Here in Seattle, authorities worried about vandalism long have found it necessary around Columbus Day to crate the remarkably unappealing 1978 statute of Columbus by sculptor Douglas Bennet along the Seattle waterfront near the Seattle Aquarium. (Putting statues of famous explorers along waterways they never saw is something of a grand Seattle tradition; there is also a 17-foot-high statue facing Puget Sound of Leif Erikson, the Viking explorer who may have beaten Columbus across the Atlantic by 500 years but also came nowhere near the Pacific Northwest.)

However, in implicitly blaming Columbus for the downfall of local Indians, I find Seattle politicians somewhat disingenuous. Sure, the city was named for the local Indian chief. But Seattle and his tribes were quickly hustled out of town by gringos arriving from Illinois in the mid-19th century, their lands taken for little compensation and treaty obligations not fulfilled. The new, growing city on the eastern edge of Puget Sound later even made it illegal for Indians to live in the place named for their chief.

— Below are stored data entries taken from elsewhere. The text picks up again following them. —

**src/rtl/pio_pkg.sv**
```systemverilog
// Package: shared register address encoding for the parallel port.
// Assumes a 2-bit register select on the write/read interface.
package pio_pkg;

    typedef enum logic [1:0] {
        REG_ASSIGN = 2'd0,
        REG_DIR    = 2'd1,
        REG_OD     = 2'd2,
        REG_DATA   = 2'd3
    } pio_reg_e;

endpackage

```
**src/rtl/pio_sync.sv**
```systemverilog
// Module: pio_sync
// Two-flop synchronizer for a vector of asynchronous pad inputs.
// Assumes each bit is independent; no multi-bit coherence is implied.
module pio_sync #(
    parameter int WIDTH = 16
) (
    input  logic             clk,
    input  logic             rst_n,
    input  logic [WIDTH-1:0] d,
    output logic [WIDTH-1:0] q
);

    logic [WIDTH-1:0] stage1;

    // Two register stages toward the clock domain.
    always_ff @(posedge clk) begin
        if (!rst_n) begin
            stage1 <= '0;
            q      <= '0;
        end else begin
            stage1 <= d;
            q      <= stage1;
        end
    end

    AST_SYNC_TWO_EDGES: assert property (@(posedge clk) disable iff (!rst_n)
        ($past(rst_n) && $past(rst_n, 2)) |-> (q == $past(d, 2)));

endmodule

```
**src/rtl/pio_regs.sv**
```systemverilog
// Module: pio_regs
// Control register file: assignment, direction, open-drain, data latch.
// Assumes single-cycle writes and a combinational read of the selected register.
// Open-drain bits outside OD_MASK are hardwired to 0.
module pio_regs
    import pio_pkg::*;
#(
    parameter int               WIDTH   = 16,
    parameter logic [WIDTH-1:0] OD_MASK = '1
) (
    input  logic             clk,
    input  logic             rst_n,
    input  logic             bus_wr,
    input  logic [1:0]       bus_addr,
    input  logic [WIDTH-1:0] bus_wdata,
    input  logic [WIDTH-1:0] pin_sync,
    output logic [WIDTH-1:0] bus_rdata,
    output logic [WIDTH-1:0] asg_q,
    output logic [WIDTH-1:0] dir_q,
    output logic [WIDTH-1:0] od_q,
    output logic [WIDTH-1:0] dat_q
);

    pio_reg_e sel;
    assign sel = pio_reg_e'(bus_addr);

    // Register updates on write strobe; all clear in reset.
    always_ff @(posedge clk) begin
        if (!rst_n) begin
            asg_q <= '0;
            dir_q <= '0;
            od_q  <= '0;
            dat_q <= '0;
        end else if (bus_wr) begin
            case (sel)
                REG_ASSIGN: asg_q <= bus_wdata;
                REG_DIR:    dir_q <= bus_wdata;
                REG_OD:     od_q  <= bus_wdata & OD_MASK;
                REG_DATA:   dat_q <= bus_wdata;
                default:    ;
            endcase
        end
    end

    // Read multiplexer; data reads mix latch and sampled pin by direction.
    always_comb begin
        case (sel)
            REG_ASSIGN: bus_rdata = asg_q;
            REG_DIR:    bus_rdata = dir_q;
            REG_OD:     bus_rdata = od_q;
            REG_DATA:   bus_rdata = (dat_q & dir_q) | (pin_sync & ~dir_q);
            default:    bus_rdata = '0;
        endcase
    end

    AST_OD_UNCAPABLE_ZERO: assert property (@(posedge clk) disable iff (!rst_n)
        (od_q & ~OD_MASK) == '0);

endmodule

```
**src/rtl/pio_pin_cell.sv**
```systemverilog
// Module: pio_pin_cell
// One pin: selects GPIO or peripheral routing, applies open-drain drive,
// and gates the peripheral input. ROLE picks a fixed receive, fixed
// transmit, or direction-selected function. Purely combinational.
module pio_pin_cell #(
    parameter int ROLE   = 0,   // 0: direction-selected, 1: fixed receive, 2: fixed transmit
    parameter bit OD_OK  = 1'b1
) (
    input  logic asg,
    input  logic dir,
    input  logic od,
    input  logic dat,
    input  logic pin_s,
    input  logic per_val,
    output logic drv_val,
    output logic drv_oe,
    output logic per_rx
);

    localparam int ROLE_ANY = 0;
    localparam int ROLE_RX  = 1;
    localparam int ROLE_TX  = 2;

    logic role_out;
    logic base_oe;
    logic raw_val;
    logic od_on;

    // Decide whether the assigned function of this pin is an output.
    generate
        if (ROLE == ROLE_RX) begin : g_rx
            assign role_out = 1'b0;
        end else if (ROLE == ROLE_TX) begin : g_tx
            assign role_out = 1'b1;
        end else begin : g_any
            assign role_out = dir;
        end
    endgenerate

    // Open-drain only where the pin supports it.
    generate
        if (OD_OK) begin : g_od
            assign od_on = od;
        end else begin : g_pp
            assign od_on = 1'b0;
        end
    endgenerate

    // Source select, drive enable and peripheral input gating.
    always_comb begin
        base_oe = asg ? role_out : dir;
        raw_val = asg ? (role_out & per_val) : dat;
        drv_val = od_on ? 1'b0 : raw_val;
        drv_oe  = base_oe & (od_on ? ~raw_val : 1'b1);
        per_rx  = (asg & ~role_out) ? pin_s : 1'b0;
    end

endmodule

```
**src/rtl/pio_port.sv**
```systemverilog
// Module: pio_port
// Top of the peripheral-shared parallel port: register file, input
// synchronizer and one routing cell per pin. RX_BIT and TX_BIT name the
// pins with fixed serial-channel roles; OD_MASK lists open-drain capable pins.
// Assumes pads and peripherals are modelled as plain vectors.
module pio_port
    import pio_pkg::*;
#(
    parameter int               WIDTH   = 16,
    parameter int               RX_BIT  = 0,
    parameter int               TX_BIT  = 1,
    parameter logic [WIDTH-1:0] OD_MASK = {WIDTH{1'b1}} & ~(WIDTH'(1) << RX_BIT)
) (
    input  logic             clk,
    input  logic             rst_n,
    input  logic             bus_wr,
    input  logic [1:0]       bus_addr,
    input  logic [WIDTH-1:0] bus_wdata,
    output logic [WIDTH-1:0] bus_rdata,
    input  logic [WIDTH-1:0] pin_in,
    output logic [WIDTH-1:0] pin_out,
    output logic [WIDTH-1:0] pin_oe,
    input  logic [WIDTH-1:0] per_out,
    output logic [WIDTH-1:0] per_in
);

    logic [WIDTH-1:0] pin_sync;
    logic [WIDTH-1:0] asg_q;
    logic [WIDTH-1:0] dir_q;
    logic [WIDTH-1:0] od_q;
    logic [WIDTH-1:0] dat_q;

    pio_sync #(.WIDTH(WIDTH)) u_sync (
        .clk   (clk),
        .rst_n (rst_n),
        .d     (pin_in),
        .q     (pin_sync)
    );

    pio_regs #(.WIDTH(WIDTH), .OD_MASK(OD_MASK)) u_regs (
        .clk       (clk),
        .rst_n     (rst_n),
        .bus_wr    (bus_wr),
        .bus_addr  (bus_addr),
        .bus_wdata (bus_wdata),
        .pin_sync  (pin_sync),
        .bus_rdata (bus_rdata),
        .asg_q     (asg_q),
        .dir_q     (dir_q),
        .od_q      (od_q),
        .dat_q     (dat_q)
    );

    // One routing cell per pin, role fixed by its position.
    generate
        for (genvar i = 0; i < WIDTH; i++) begin : g_pin
            localparam int CELL_ROLE = (i == RX_BIT) ? 1 : ((i == TX_BIT) ? 2 : 0);
            pio_pin_cell #(.ROLE(CELL_ROLE), .OD_OK(OD_MASK[i])) u_cell (
                .asg     (asg_q[i]),
                .dir     (dir_q[i]),
                .od      (od_q[i]),
                .dat     (dat_q[i]),
                .pin_s   (pin_sync[i]),
                .per_val (per_out[i]),
                .drv_val (pin_out[i]),
                .drv_oe  (pin_oe[i]),
                .per_rx  (per_in[i])
            );
        end
    endgenerate

    AST_RX_UNASSIGNED_LOW: assert property (@(posedge clk) disable iff (!rst_n)
        !asg_q[RX_BIT] |-> !per_in[RX_BIT]);
    AST_RX_NEVER_DRIVEN: assert property (@(posedge clk) disable iff (!rst_n)
        asg_q[RX_BIT] |-> !pin_oe[RX_BIT]);
    AST_TX_ISOLATED: assert property (@(posedge clk) disable iff (!rst_n)
        (!asg_q[TX_BIT] && pin_oe[TX_BIT]) |-> (pin_out[TX_BIT] == dat_q[TX_BIT]));
    AST_OD_ONLY_LOW: assert property (@(posedge clk) disable iff (!rst_n)
        ((od_q & pin_oe & pin_out) == '0));
    AST_GPIO_OUT_ENABLED: assert property (@(posedge clk) disable iff (!rst_n)
        (((~asg_q) & dir_q & ~od_q & ~pin_oe) == '0));

endmodule

```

To my New To Seattle mind, about the best that can be said about the Indian exodus from here is that unlike the history of much of the West–and a fair amount of the East, for that matter–relatively little blood was shed in the run-up.

Seattle’s sticking it to Columbus reminds me of what happened here two years ago when the 5th Avenue Theatre staged a production of the celebrated Rodgers and Hammerstein musical Oklahoma!. The show was set in 1906 in largely white Oklahoma, with nary a hint in the tuneful plot touching on race relations. But for some reason the show’s creative brains here cast as the heavy a black man, injecting a bizarre, totally incomprehensible racial element into the storyline.

The casting caused local controversy, which a delighted 5th Avenue Theatre management capitalized upon by staging a series of pre-show discussions about race relations–in Oklahoma in 1906. As I wrote then, what really should have been discussed was Seattle’s own dreadful history of racial segregation, probably the most virulent, sweeping and persistent of any major city outside the South. To this day, in terms of population percentages, Seattle remains among the five whitest big cities in the country.

Since Columbus Day in Seattle isn’t a state or local holiday, any day of the year could have been designated Indigenous Peoples’ Day. So here’s my big idea: Move the new designation to November 13. In Seattle now that’s Founders’ Day–the official anniversary of the big day in 1851 when the Denny Party, the first boatload of land-hungry Yankees, landed at Alki Point on the tip of West Seattle, supposedly with Chief Seattle waiting to greet them.

Now that really would pin the tail on the correct donkey.